The evidence threshold we use for guideline statements is high. Unless there are data obtained from a systematic review of all relevant randomized clinical trials (RCT) (Level I), or at least one properly designed RCT (Level II), the guideline writers are unable to formulate a specific recommendation. Instead, the statement "No recommendations possible based on Level I or II evidence" appears in the guideline box. Recognizing the tension between scientific validity of statements based upon robust evidence and clinical usefulness of guidelines, we have a separate "Suggestions for Clinical Care" category of statements.

Here, management suggestions based on Level III and IV evidence (case series, cohort studies, etc.) are inserted.

We require all new guideline group members and convenors to sign a conflict of interest (COI) declaration before they commence work on a CARI guideline. We also ask members of the CARI Steering Committee, which oversees all guideline activity, to sign and forward the COI declaration. The COI document specifies two levels of conflict. Level I conflict, which includes a pecuniary interest in a relevant pharmaceutical company, precludes participation in the CARI process. Level II conflict does not preclude participation but the conflict has to be identified to the convenor and members of the guideline group and to the CARI Steering Committee. Details of the COI levels are on the CARI website.

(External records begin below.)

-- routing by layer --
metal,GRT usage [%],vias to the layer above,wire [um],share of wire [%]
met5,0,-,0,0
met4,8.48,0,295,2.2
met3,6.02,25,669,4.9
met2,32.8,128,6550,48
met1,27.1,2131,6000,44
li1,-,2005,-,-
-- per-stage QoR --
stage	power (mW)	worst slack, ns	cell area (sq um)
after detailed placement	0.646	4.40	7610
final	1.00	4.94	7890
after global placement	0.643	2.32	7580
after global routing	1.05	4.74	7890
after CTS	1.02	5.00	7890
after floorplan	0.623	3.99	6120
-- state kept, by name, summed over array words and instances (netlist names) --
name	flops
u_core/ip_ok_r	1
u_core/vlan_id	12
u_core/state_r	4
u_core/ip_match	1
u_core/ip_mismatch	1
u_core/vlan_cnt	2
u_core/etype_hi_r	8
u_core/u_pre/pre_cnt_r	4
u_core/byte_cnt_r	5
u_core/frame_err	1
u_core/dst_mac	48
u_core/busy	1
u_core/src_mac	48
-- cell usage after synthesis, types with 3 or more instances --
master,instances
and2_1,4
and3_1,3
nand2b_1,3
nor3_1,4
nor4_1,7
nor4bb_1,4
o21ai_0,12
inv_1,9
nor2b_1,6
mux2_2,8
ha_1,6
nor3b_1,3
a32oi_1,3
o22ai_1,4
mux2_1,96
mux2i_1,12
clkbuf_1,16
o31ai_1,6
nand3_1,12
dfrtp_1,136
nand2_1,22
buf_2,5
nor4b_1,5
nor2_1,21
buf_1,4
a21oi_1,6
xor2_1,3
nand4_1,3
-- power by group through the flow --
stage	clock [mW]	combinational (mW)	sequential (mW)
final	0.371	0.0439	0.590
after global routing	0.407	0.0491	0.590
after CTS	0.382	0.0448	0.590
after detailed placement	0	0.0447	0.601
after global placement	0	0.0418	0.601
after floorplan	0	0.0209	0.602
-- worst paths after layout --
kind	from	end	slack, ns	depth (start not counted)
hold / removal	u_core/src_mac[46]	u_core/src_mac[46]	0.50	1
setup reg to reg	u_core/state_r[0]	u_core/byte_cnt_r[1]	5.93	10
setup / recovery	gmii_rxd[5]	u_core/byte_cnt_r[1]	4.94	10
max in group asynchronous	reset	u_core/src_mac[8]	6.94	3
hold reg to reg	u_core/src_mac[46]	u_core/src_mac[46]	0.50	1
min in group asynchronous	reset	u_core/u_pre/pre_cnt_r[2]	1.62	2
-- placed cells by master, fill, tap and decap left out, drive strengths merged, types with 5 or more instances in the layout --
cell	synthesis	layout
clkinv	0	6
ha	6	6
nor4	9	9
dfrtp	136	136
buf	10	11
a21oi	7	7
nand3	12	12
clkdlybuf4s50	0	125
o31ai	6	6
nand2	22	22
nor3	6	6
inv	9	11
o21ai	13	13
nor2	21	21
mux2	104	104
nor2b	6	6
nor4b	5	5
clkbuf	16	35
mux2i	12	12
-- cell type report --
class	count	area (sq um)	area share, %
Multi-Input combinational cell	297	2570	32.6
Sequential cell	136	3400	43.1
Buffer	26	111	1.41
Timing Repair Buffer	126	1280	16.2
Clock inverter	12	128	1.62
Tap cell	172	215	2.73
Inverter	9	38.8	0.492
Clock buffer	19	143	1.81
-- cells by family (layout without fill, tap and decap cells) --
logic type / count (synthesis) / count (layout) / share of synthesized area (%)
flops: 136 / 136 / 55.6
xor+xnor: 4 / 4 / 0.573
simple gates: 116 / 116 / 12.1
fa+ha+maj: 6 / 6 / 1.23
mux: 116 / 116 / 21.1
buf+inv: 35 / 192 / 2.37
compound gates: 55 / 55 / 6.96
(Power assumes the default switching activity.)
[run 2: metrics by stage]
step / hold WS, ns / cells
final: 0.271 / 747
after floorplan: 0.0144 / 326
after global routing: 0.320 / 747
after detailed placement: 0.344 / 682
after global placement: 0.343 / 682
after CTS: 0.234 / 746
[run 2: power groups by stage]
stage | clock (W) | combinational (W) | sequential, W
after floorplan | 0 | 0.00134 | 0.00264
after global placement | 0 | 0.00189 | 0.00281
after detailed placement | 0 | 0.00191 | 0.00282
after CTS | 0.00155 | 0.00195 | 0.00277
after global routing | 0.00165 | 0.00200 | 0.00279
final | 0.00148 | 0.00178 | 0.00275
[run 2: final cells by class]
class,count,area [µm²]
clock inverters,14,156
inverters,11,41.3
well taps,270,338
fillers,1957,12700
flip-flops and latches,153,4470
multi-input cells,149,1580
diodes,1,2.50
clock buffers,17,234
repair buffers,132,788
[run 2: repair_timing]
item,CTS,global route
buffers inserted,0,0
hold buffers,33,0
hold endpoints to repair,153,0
$ cat src/rtl/fpadd_issue_ctrl.sv
// Issue/collect controller for the 3-cycle pipelined FP32 adder.
// Tokens travel alongside each operation so its result is captured into a
// result FIFO; credits (FIFO count plus in-flight ops) keep the FIFO from
// ever overflowing. Optional macro FPADD_IN_FTZ_EN flushes operands with a
// zero exponent field to +0 before they reach the adder.
module fpadd_issue_ctrl
    import fpadd_pkg::*;
#(
    parameter int LATENCY    = FPADD_LATENCY,
    parameter int FIFO_DEPTH = 8,
    parameter int TAG_W      = 4
) (
    input  logic              clk,
    input  logic              reset,
    input  logic              in_valid,
    output logic              in_ready,
    input  logic [FP32_W-1:0] in_a,
    input  logic [FP32_W-1:0] in_b,
    input  logic [TAG_W-1:0]  in_tag,
    output logic [FP32_W-1:0] add_a,
    output logic [FP32_W-1:0] add_b,
    input  logic [FP32_W-1:0] add_result,
    output logic              out_valid,
    input  logic              out_ready,
    output logic [FP32_W-1:0] out_data,
    output logic [TAG_W-1:0]  out_tag,
    output logic              busy
);

    localparam int FCW   = $clog2(FIFO_DEPTH) + 1;
    localparam int CNT_W = $clog2(FIFO_DEPTH + LATENCY + 2) + 1;

    logic [LATENCY:0]            vsr_q;
    logic [TAG_W-1:0]            tagPipe_q [LATENCY+1];
    logic [FP32_W-1:0]           addA_q, addA_d;
    logic [FP32_W-1:0]           addB_q, addB_d;
    logic                        fire;
    logic                        push;
    logic                        pop;
    logic                        fifoValid;
    logic [FCW-1:0]              fifoCount;
    logic [CNT_W-1:0]            inflight;
    logic [CNT_W-1:0]            used;
    logic [FP32_W+TAG_W-1:0]     fifoHead;

    assign fire      = in_valid & in_ready;
    assign push      = vsr_q[LATENCY];
    assign pop       = fifoValid & out_ready;
    assign add_a     = addA_q;
    assign add_b     = addB_q;
    assign out_valid = fifoValid;
    assign out_data  = fifoHead[FP32_W+TAG_W-1:TAG_W];
    assign out_tag   = fifoHead[TAG_W-1:0];
    assign busy      = (inflight != '0) | (fifoCount != '0);

    // Credit check from registered state only: every token still in the pipe
    // (including one about to be pushed) reserves a FIFO slot.
    always_comb begin
        inflight = '0;
        for (int k = 0; k <= LATENCY; k++) begin
            inflight = inflight + CNT_W'(vsr_q[k]);
        end
        used     = CNT_W'(fifoCount) + inflight;
        in_ready = !reset && (used < CNT_W'(FIFO_DEPTH));
    end

    // Operand select: accepted pair goes to the adder, idle cycles feed zeros.
    always_comb begin
        addA_d = FP32_ZERO;
        addB_d = FP32_ZERO;
        if (fire) begin
`ifdef FPADD_IN_FTZ_EN
            addA_d = expIsZero(in_a) ? FP32_ZERO : in_a;
            addB_d = expIsZero(in_b) ? FP32_ZERO : in_b;
`else
            addA_d = in_a;
            addB_d = in_b;
`endif
        end
    end

    // Adder operand registers.
    always_ff @(posedge clk or posedge reset) begin
        if (reset) begin
            addA_q <= '0;
            addB_q <= '0;
        end else begin
            addA_q <= addA_d;
            addB_q <= addB_d;
        end
    end

    // Valid token pipe and its parallel tag pipe, advancing every edge.
    always_ff @(posedge clk or posedge reset) begin
        if (reset) begin
            vsr_q <= '0;
            for (int k = 0; k <= LATENCY; k++) begin
                tagPipe_q[k] <= '0;
            end
        end else begin
            vsr_q        <= {vsr_q[LATENCY-1:0], fire};
            tagPipe_q[0] <= fire ? in_tag : '0;
            for (int k = 1; k <= LATENCY; k++) begin
                tagPipe_q[k] <= tagPipe_q[k-1];
            end
        end
    end

    fpadd_result_fifo #(
        .DEPTH (FIFO_DEPTH),
        .W     (FP32_W + TAG_W)
    ) u_fifo (
        .clk        (clk),
        .reset      (reset),
        .push_i     (push),
        .pushData_i ({add_result, tagPipe_q[LATENCY]}),
        .pop_i      (pop),
        .valid_o    (fifoValid),
        .data_o     (fifoHead),
        .count_o    (fifoCount)
    );

endmodule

Furthermore, CARI requires individuals to declare all relevant financial affiliations, such as memberships of advisory boards, that have existed in the past three calendar years.

All details of CARI income sources are included in the Annual Report, which is circulated to the 12 Steering Committee members, and an abridged version is placed on the website. We acknowledge all sponsorships in our print publications and on our website. In the future, extracts of COI statements made by all guideline writers will be published with their guidelines.

Guideline topics are not chosen because they are fundable but because they are clinically relevant, as decided by the leadership of the Australia–New Zealand Society of Nephrology. The current new set of guidelines on renal vasculitis is unlikely to have little commercial value to any company. In addition, CARI does not have a separate evidence review team.

The writers are the evidence review team and so know the design and results of the relevant studies directly, which we believe leads to better linkages between the evidence and the guidelines.

Waiting for government to fund guidelines is ideal but unrealistic. Finding capable and willing guideline writers with no COI is also ideal but unrealistic. We believe that it is possible to have guidelines in which bias is minimized if industry funding is not linked to choice of topic, if a high-level COI policy that makes some guideline writers ineligible is in place, if a very structured approach to evidence synthesis is used, if a rigorous peer-review process occurs, and if the local nephrology community is increasingly evidence-aware and "expert"-skeptical.

The Australia-New Zealand renal community values the CARI guidelines that have been produced to date and trusts their credibility. A recent survey (unpublished observations) of all nephrologists in Australia and New Zealand (70% response rate) found that a majority of nephrologists support, use, and trust the CARI guidelines and feel that the guidelines have improved patient outcomes.